Creating an Auto Scaling Policy

  1. In the navigation pane, choose Workloads. In the workload list, locate the row containing the workload and click Auto Scaling in the Operation column.
  2. Set Policy Type to HPA+CronHPA and enable HPA.

    You can select GPU monitoring parameters in Custom Policy to create an auto scaling policy. An example is shown below.

    Figure 4 Selecting a custom metric

    cce_gpu_utilization (GPU usage) is used as an example. Configure other HPA parameters as required.

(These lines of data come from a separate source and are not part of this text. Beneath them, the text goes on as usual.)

Source: an optimization exercise on an open RTL-to-GDS flow (aim: a short achievable clock period and few clock cycles per item). Production flows keep margins and buffers that such runs may drop.
In this exercise RTL edits were held to simulation tests only and were not proved equivalent to the original.
No activity file was given, so power comes from the tool's default toggle rates.

==> inputs of umber <==
// fetch_top
module fetch_top #(
	parameter int MEM_WORDS    = 256,
	parameter int LOAD_CREDITS = 4,
	parameter int OUT_CREDITS  = 2
) (
	input  logic              clk,
	input  logic              arst_n,
	input  logic              ld_valid,
	input  fetch_pkg::addr_t  ld_addr,
	input  fetch_pkg::word_t  ld_data,
	input  logic              start,
	input  fetch_pkg::flags_t flags,
	input  fetch_pkg::addr_t  reg_target,
	input  logic              out_credit,
	output logic              ld_credit,
	output logic              out_valid,
	output fetch_pkg::addr_t  out_pc,
	output fetch_pkg::word_t  out_instr
);
==> module fetch_unit, before the edit <==
module fetch_unit #(
	parameter int OUT_CREDITS = 2
) (
	input  logic              clk,
	input  logic              arst_n,
	input  logic              start,
	input  fetch_pkg::flags_t flags,
	input  fetch_pkg::addr_t  reg_target,
	input  logic              out_credit,
	input  logic [4095:0]     words,
	input  logic [2559:0]     rels,
	output logic              out_valid,
	output fetch_pkg::addr_t  out_pc,
	output fetch_pkg::word_t  out_instr
);
	localparam int CW = $clog2(OUT_CREDITS + 1);
	fetch_pkg::addr_t  rt;
	fetch_pkg::flags_t fl;
	logic [7:0]        tv;	 
	always_ff @(posedge clk) begin
		rt <= reg_target;
		fl <= flags;
	end
	assign tv = {1'b1, fl[fetch_pkg::FLAG_V],
		fl[fetch_pkg::FLAG_Z] | fl[fetch_pkg::FLAG_N],
		fl[fetch_pkg::FLAG_Z] | (~fl[fetch_pkg::FLAG_Z] & ~fl[fetch_pkg::FLAG_N]),
		fl[fetch_pkg::FLAG_N],
		~fl[fetch_pkg::FLAG_Z] & ~fl[fetch_pkg::FLAG_N],
		fl[fetch_pkg::FLAG_Z], ~fl[fetch_pkg::FLAG_Z]};
	logic [7:0]       f_idx;
	logic             running;	 
	logic             adv;	 
	logic [16*26-1:0] grp;
	logic [16*26-1:0] g_q;
	logic [7:0]       g_idx;	 
	logic [15:0]      g_hot;	 
	for (genvar g = 0; g < 16; g++) begin : g_grp
		logic [16*26-1:0] d;
		for (genvar j = 0; j < 16; j++) begin : g_e
			assign d[26*j +: 26] = {rels[10*(16*g+j) +: 10], words[16*(16*g+j) +: 16]};
		end
		assign grp[26*g +: 26] = d[26*f_idx[3:0] +: 26];
	end
	always_ff @(posedge clk) begin
		if (adv) begin
			g_q   <= grp;
			g_idx <= f_idx;
			for (int g = 0; g < 16; g++)
				g_hot[g] <= (f_idx[7:4] == 4'(g));
		end
	end
	fetch_pkg::word_t w_word;
	logic [7:0]       w_rel;
	logic [1:0]       w_cls;	 
	logic             w_valid;
	logic             w_taken;
	logic             w_b, w_br, w_hlt;
	logic             redirect;
	always_comb begin
		{w_cls, w_rel, w_word} = '0;
		for (int g = 0; g < 16; g++)
			{w_cls, w_rel, w_word} = {w_cls, w_rel, w_word} | (g_q[26*g +: 26] & {26{g_hot[g]}});
	end
	assign w_taken  = tv[w_word[fetch_pkg::COND_HI:fetch_pkg::COND_LO]];
	assign w_b      = (w_word[fetch_pkg::OPC_HI:fetch_pkg::OPC_LO] == fetch_pkg::OP_B) & w_taken;
	assign w_br     = (w_word[fetch_pkg::OPC_HI:fetch_pkg::OPC_LO] == fetch_pkg::OP_BR) & w_taken;
	assign w_hlt    = w_valid & (w_word[fetch_pkg::OPC_HI:fetch_pkg::OPC_LO] == fetch_pkg::OP_HLT);
	assign redirect = w_valid & (w_b | w_br);
	always_ff @(posedge clk) begin
		if (start)
			f_idx <= 8'd0;
		else if (adv)
			f_idx <= redirect ? (w_b ? w_rel : rt[8:1]) : f_idx + 8'd1;
	end
	always_ff @(posedge clk or negedge arst_n) begin
		if (!arst_n) begin
			running <= 1'b0;
			w_valid <= 1'b0;
		end else if (start) begin
			running <= 1'b1;
			w_valid <= 1'b0;
		end else if (adv) begin
			w_valid <= running & ~redirect & ~w_hlt;
			if (w_hlt)
				running <= 1'b0;	 
		end
	end
	localparam logic [1:0] MV_KEEP = 2'b00;
	localparam logic [1:0] MV_INC  = 2'b01;
	localparam logic [1:0] MV_LOAD = 2'b10;	 
	localparam logic [1:0] MV_DEC  = 2'b11;
	logic [1:0]       w_mv;	 
	logic [1:0]       o_mv;	 
	logic [6:0]       up_in;
	logic             b0_in;
	logic             o_first;	 
	logic             o_load;
	logic [CW-1:0]    cnt;	 
	logic [CW-1:0]    cnt_next;
	logic             o_valid;	 
	logic             o_valid_next;
	always_comb begin
		if (w_b)
			w_mv = w_cls;
		else if (w_br)
			w_mv = MV_LOAD;
		else
			w_mv = (g_idx == 8'hFF) ? MV_INC : MV_KEEP;
	end
	always_comb begin
		b0_in = out_pc[0];
		case (o_mv)
			MV_INC:  up_in = out_pc[15:9] + 7'd1;
			MV_DEC:  up_in = out_pc[15:9] - 7'd1;
			MV_LOAD: begin
				up_in = rt[15:9];
				b0_in = rt[0];
			end
			default: up_in = out_pc[15:9];
		endcase
	end
	logic ov_n;
	logic ov;
	assign ov     = ~ov_n;
	assign adv    = ~o_valid | ov;
	assign o_load = adv & w_valid;	 
	always_ff @(posedge clk) begin
		if (o_load) begin
			out_pc    <= o_first ? 16'd0 : {up_in, g_idx, b0_in};
			out_instr <= w_word;
			o_mv      <= w_mv;
		end
	end
	always_ff @(posedge clk or negedge arst_n) begin
		if (!arst_n)
			o_first <= 1'b0;
		else if (start)
			o_first <= 1'b1;
		else if (o_load)
			o_first <= 1'b0;
	end
	assign o_valid_next = adv ? w_valid : 1'b1;
	assign cnt_next     = cnt + CW'(ov) - CW'(out_credit);
	always_ff @(posedge clk or negedge arst_n) begin
		if (!arst_n) begin
			o_valid   <= 1'b0;
			out_valid <= 1'b0;
			ov_n      <= 1'b1;
			cnt       <= '0;
		end else begin
			o_valid   <= o_valid_next;
			out_valid <= o_valid_next && (cnt_next < CW'(OUT_CREDITS));
			ov_n      <= ~(o_valid_next && (cnt_next < CW'(OUT_CREDITS)));
			cnt       <= cnt_next;
		end
	end
endmodule
Settings: LEC_CHECK=0, ABC_CLOCK_PERIOD_IN_PS=2800, CAP_MARGIN=20, CORE_MARGIN=2, CORE_UTILIZATION=45, CTS_CLUSTER_DIAMETER=100, CTS_CLUSTER_SIZE=30, SETUP_SLACK_MARGIN=3.0, SLEW_MARGIN=20, SYNTH_MEMORY_MAX_BITS=8192; clock period 6.0 ns.
run.sh (not shown) runs the stock make flow with config.mk's settings and CLKGATE_MAP_FILE= SYNTH_SCRIPT=/design/flow/synth_recipe.tcl, a recipe that flattens the netlist after the stock synthesis.
==> garnet (differences from umber) <==
--- a/flow/design.v
+++ b/flow/design.v
@@ -78,11 +78,11 @@
 	input  logic              start,
 	input  fetch_pkg::flags_t flags,
 	input  fetch_pkg::addr_t  reg_target,
 	input  logic              out_credit,
 	input  logic [4095:0]     words,
-	input  logic [2559:0]     rels,
+	input  logic [2047:0]     rels,
 	output logic              out_valid,
 	output fetch_pkg::addr_t  out_pc,
 	output fetch_pkg::word_t  out_instr
 );
 	localparam int CW = $clog2(OUT_CREDITS + 1);
@@ -100,41 +100,33 @@
 		~fl[fetch_pkg::FLAG_Z] & ~fl[fetch_pkg::FLAG_N],
 		fl[fetch_pkg::FLAG_Z], ~fl[fetch_pkg::FLAG_Z]};
 	logic [7:0]       f_idx;
 	logic             running;	 
 	logic             adv;	 
-	logic [16*26-1:0] grp;
-	logic [16*26-1:0] g_q;
-	logic [7:0]       g_idx;	 
-	logic [15:0]      g_hot;	 
+	logic [16*24-1:0] grp;
+	logic [16*24-1:0] g_q;
+	logic [3:0]       g_hi;	 
 	for (genvar g = 0; g < 16; g++) begin : g_grp
-		logic [16*26-1:0] d;
+		logic [16*24-1:0] d;
 		for (genvar j = 0; j < 16; j++) begin : g_e
-			assign d[26*j +: 26] = {rels[10*(16*g+j) +: 10], words[16*(16*g+j) +: 16]};
+			assign d[24*j +: 24] = {rels[8*(16*g+j) +: 8], words[16*(16*g+j) +: 16]};
 		end
-		assign grp[26*g +: 26] = d[26*f_idx[3:0] +: 26];
+		assign grp[24*g +: 24] = d[24*f_idx[3:0] +: 24];
 	end
 	always_ff @(posedge clk) begin
 		if (adv) begin
-			g_q   <= grp;
-			g_idx <= f_idx;
-			for (int g = 0; g < 16; g++)
-				g_hot[g] <= (f_idx[7:4] == 4'(g));
+			g_q  <= grp;
+			g_hi <= f_idx[7:4];
 		end
 	end
 	fetch_pkg::word_t w_word;
 	logic [7:0]       w_rel;
-	logic [1:0]       w_cls;	 
 	logic             w_valid;
 	logic             w_taken;
 	logic             w_b, w_br, w_hlt;
 	logic             redirect;
-	always_comb begin
-		{w_cls, w_rel, w_word} = '0;
-		for (int g = 0; g < 16; g++)
-			{w_cls, w_rel, w_word} = {w_cls, w_rel, w_word} | (g_q[26*g +: 26] & {26{g_hot[g]}});
-	end
+	assign {w_rel, w_word} = g_q[24*g_hi +: 24];
 	assign w_taken  = tv[w_word[fetch_pkg::COND_HI:fetch_pkg::COND_LO]];
 	assign w_b      = (w_word[fetch_pkg::OPC_HI:fetch_pkg::OPC_LO] == fetch_pkg::OP_B) & w_taken;
 	assign w_br     = (w_word[fetch_pkg::OPC_HI:fetch_pkg::OPC_LO] == fetch_pkg::OP_BR) & w_taken;
 	assign w_hlt    = w_valid & (w_word[fetch_pkg::OPC_HI:fetch_pkg::OPC_LO] == fetch_pkg::OP_HLT);
 	assign redirect = w_valid & (w_b | w_br);
@@ -155,76 +147,59 @@
 			w_valid <= running & ~redirect & ~w_hlt;
 			if (w_hlt)
 				running <= 1'b0;	 
 		end
 	end
-	localparam logic [1:0] MV_KEEP = 2'b00;
-	localparam logic [1:0] MV_INC  = 2'b01;
-	localparam logic [1:0] MV_LOAD = 2'b10;	 
-	localparam logic [1:0] MV_DEC  = 2'b11;
-	logic [1:0]       w_mv;	 
-	logic [1:0]       o_mv;	 
-	logic [6:0]       up_in;
-	logic             b0_in;
-	logic             o_first;	 
-	logic             o_load;
-	logic [CW-1:0]    cnt;	 
-	logic [CW-1:0]    cnt_next;
-	logic             o_valid;	 
-	logic             o_valid_next;
-	always_comb begin
-		if (w_b)
-			w_mv = w_cls;
-		else if (w_br)
-			w_mv = MV_LOAD;
-		else
-			w_mv = (g_idx == 8'hFF) ? MV_INC : MV_KEEP;
-	end
+	fetch_pkg::branch_kind_t kind;
+	fetch_pkg::addr_t        next_pc;
+	logic                    o_first;	 
+	logic [CW-1:0]           cnt;	 
+	logic [CW-1:0]           cnt_next;
+	logic                    o_valid;	 
+	logic                    o_valid_next;
 	always_comb begin
-		b0_in = out_pc[0];
-		case (o_mv)
-			MV_INC:  up_in = out_pc[15:9] + 7'd1;
-			MV_DEC:  up_in = out_pc[15:9] - 7'd1;
-			MV_LOAD: begin
-				up_in = rt[15:9];
-				b0_in = rt[0];
-			end
-			default: up_in = out_pc[15:9];
+		case (out_instr[fetch_pkg::OPC_HI:fetch_pkg::OPC_LO])
+			fetch_pkg::OP_B:    kind = fetch_pkg::BK_B;
+			fetch_pkg::OP_BR:   kind = fetch_pkg::BK_BR;
+			fetch_pkg::OP_HLT:  kind = fetch_pkg::BK_HLT;
+			default: kind = fetch_pkg::BK_PCS;
 		endcase
 	end
-	logic ov_n;
-	logic ov;
-	assign ov     = ~ov_n;
-	assign adv    = ~o_valid | ov;
-	assign o_load = adv & w_valid;	 
+	pc_control u_pc_control (
+		.cond        (out_instr[fetch_pkg::COND_HI:fetch_pkg::COND_LO]),
+		.flags       (fl),
+		.offset      (out_instr[fetch_pkg::OFF_HI:fetch_pkg::OFF_LO]),
+		.target      (rt),
+		.branch_kind (kind),
+		.pc          (out_pc),
+		.next_pc     (next_pc)
+	);
+	assign adv = ~o_valid | out_valid;
 	always_ff @(posedge clk) begin
-		if (o_load) begin
-			out_pc    <= o_first ? 16'd0 : {up_in, g_idx, b0_in};
+		if (adv && w_valid) begin
+			out_pc    <= o_first ? 16'd0 : next_pc;
 			out_instr <= w_word;
-			o_mv      <= w_mv;
 		end
 	end
 	always_ff @(posedge clk or negedge arst_n) begin
 		if (!arst_n)
 			o_first <= 1'b0;
 		else if (start)
 			o_first <= 1'b1;
-		else if (o_load)
+		else if (adv && w_valid)
 			o_first <= 1'b0;
 	end
 	assign o_valid_next = adv ? w_valid : 1'b1;
-	assign cnt_next     = cnt + CW'(ov) - CW'(out_credit);
+	assign cnt_next     = cnt + CW'(out_valid) - CW'(out_credit);
 	always_ff @(posedge clk or negedge arst_n) begin
 		if (!arst_n) begin
 			o_valid   <= 1'b0;
 			out_valid <= 1'b0;
-			ov_n      <= 1'b1;
 			cnt       <= '0;
 		end else begin
 			o_valid   <= o_valid_next;
 			out_valid <= o_valid_next && (cnt_next < CW'(OUT_CREDITS));
-			ov_n      <= ~(o_valid_next && (cnt_next < CW'(OUT_CREDITS)));
 			cnt       <= cnt_next;
 		end
 	end
 endmodule
 module program_loader (
@@ -259,19 +234,19 @@
 	input  logic             clk,
 	input  logic             we,
 	input  logic [7:0]       widx,
 	input  fetch_pkg::word_t wdata,
 	output logic [4095:0]    words,	 
-	output logic [2559:0]    rels	 
+	output logic [2047:0]    rels	 
 );
-	logic [9:0] wrel;	 
-	assign wrel = {2'b00, widx} + 10'd1 + {wdata[8], wdata[8:0]};
+	logic [7:0] wrel;
+	assign wrel = widx + 8'd1 + wdata[7:0];
 	for (genvar i = 0; i < 256; i++) begin : g_ent
 		always_ff @(posedge clk) begin
 			if (we && widx == 8'(i)) begin
 				words[16*i +: 16] <= wdata;
-				rels[10*i +: 10]  <= wrel;
+				rels[8*i +: 8]    <= wrel;
 			end
 		end
 	end
 endmodule
 module fetch_top #(
@@ -295,11 +270,11 @@
 );
 	logic             we;
 	logic [7:0]       widx;
 	fetch_pkg::word_t wdata;
 	logic [4095:0]    words;
-	logic [2559:0]    rels;
+	logic [2047:0]    rels;
 	program_loader u_loader (
 		.ld_valid(ld_valid), .ld_addr(ld_addr), .ld_data(ld_data),
 		.ld_credit(ld_credit), .we(we), .widx(widx), .wdata(wdata)
 	);
 	imem u_imem (
==> juniper (differences from umber) <==
--- a/flow/design.v
+++ b/flow/design.v
@@ -189,14 +189,11 @@
 				b0_in = rt[0];
 			end
 			default: up_in = out_pc[15:9];
 		endcase
 	end
-	logic ov_n;
-	logic ov;
-	assign ov     = ~ov_n;
-	assign adv    = ~o_valid | ov;
+	assign adv    = ~o_valid | out_valid;
 	assign o_load = adv & w_valid;	 
 	always_ff @(posedge clk) begin
 		if (o_load) begin
 			out_pc    <= o_first ? 16'd0 : {up_in, g_idx, b0_in};
 			out_instr <= w_word;
@@ -210,21 +207,19 @@
 			o_first <= 1'b1;
 		else if (o_load)
 			o_first <= 1'b0;
 	end
 	assign o_valid_next = adv ? w_valid : 1'b1;
-	assign cnt_next     = cnt + CW'(ov) - CW'(out_credit);
+	assign cnt_next     = cnt + CW'(out_valid) - CW'(out_credit);
 	always_ff @(posedge clk or negedge arst_n) begin
 		if (!arst_n) begin
 			o_valid   <= 1'b0;
 			out_valid <= 1'b0;
-			ov_n      <= 1'b1;
 			cnt       <= '0;
 		end else begin
 			o_valid   <= o_valid_next;
 			out_valid <= o_valid_next && (cnt_next < CW'(OUT_CREDITS));
-			ov_n      <= ~(o_valid_next && (cnt_next < CW'(OUT_CREDITS)));
 			cnt       <= cnt_next;
 		end
 	end
 endmodule
 module program_loader (
==> run summary <==
Fmax: umber < garnet < juniper.
Of juniper and garnet, juniper has the higher cell area (gap 7.8%, measured against garnet).
Count of clock-buffer cells in the layout: garnet < umber < juniper.
Of garnet and umber, umber has the higher clock power (gap 11%, measured against umber).
garnet finished clean. umber ran to the end with no violations. juniper completed without violations.
Core utilization, lowest first: garnet, juniper, umber.
Sequential cell count, lowest first: garnet, juniper, umber.
Cell count: garnet < juniper < umber.
Testbench counts of umber, summed over its fixed seeds: cycles 7,100, items 3,744.
Testbench counts of garnet, summed over its fixed seeds: cycles 7,100, items 3,744.
Testbench counts of juniper, summed over its fixed seeds: cycles 7,100, items 3,744.

[afterwards: timing with drivers on the ports]
How much do the figures lean on ideal ports? The routed layouts below were timed once more, with nothing changed but the port constraints.
Step 1, drivers: a clkbuf_16 drives clk and a buf_2 each remaining input, both assumed.
Step 2 moves the port delays by t, midway between the first and last clock arrival at a register: inputs arrive t later, outputs are due t later. That takes back most of the time a late clock gives input paths.
Three values: no drivers, after step 1, after step 2; two values: the first two.
| run | t, ns | slack for setup (ns) | worst register clock-pin slew, ns |
|---|---|---|---|
| umber | 1.158 | 2.648 / 2.681 / 1.523 | 0.12 / 0.12 |
| garnet | 1.135 | 2.704 / 2.704 / 1.833 | 0.12 / 0.12 |
| juniper | 1.135 | 2.740 / 2.740 / 1.751 | 0.12 / 0.12 |
After both steps setup and hold are still met in every run listed. The setup slack of umber, which loses most, moves by +0.033 ns with the drivers and by -1.125 ns with both steps.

For details, see Creating an HPA Policy.

  3. Return to the Scaling Policies tab and check whether the HPA policy has been created.

    Figure 5 HPA policy created

Testing Auto Scaling of the Inference Service

Verifying an HPA Scale-Out

  1. Download the ApacheBench (ab) tool for stress testing provided by Apache.

    # If the OS is Ubuntu:
    apt-get install apache2-utils
    # If the OS is CentOS or Huawei Cloud EulerOS:
    yum install httpd-tools

  2. Perform a stress test. In the commands, ab is the stress test tool, and body.json is the request body.

    The content of body.json is as follows:

    {
        "model": "Qwen3-8B",
        "prompt": "San Francisco is a",
        "max_tokens": 100,
        "temperature": 0
    }

    The pressure test commands are as follows:

    ab -n 4000 -c 1 -p body.json -T application/json http://10.247.90.143:8000/v1/completions

  3. Check the GPU workload and HPA statuses.

    • The GPU usage remains high.

    • The HPA detects that the GPU usage exceeds 20% and starts a scale-out.

    • Check the pod status. The pod scale-out succeeds.

Verifying an HPA Scale-In

After the pressure test is complete, check the GPU workload and HPA statuses.

  • The GPU usage decreases.

  • Wait for about 5 minutes (default scale-in time). The HPA triggers a scale-in.

  • Check the pod status. The pod scale-in succeeds.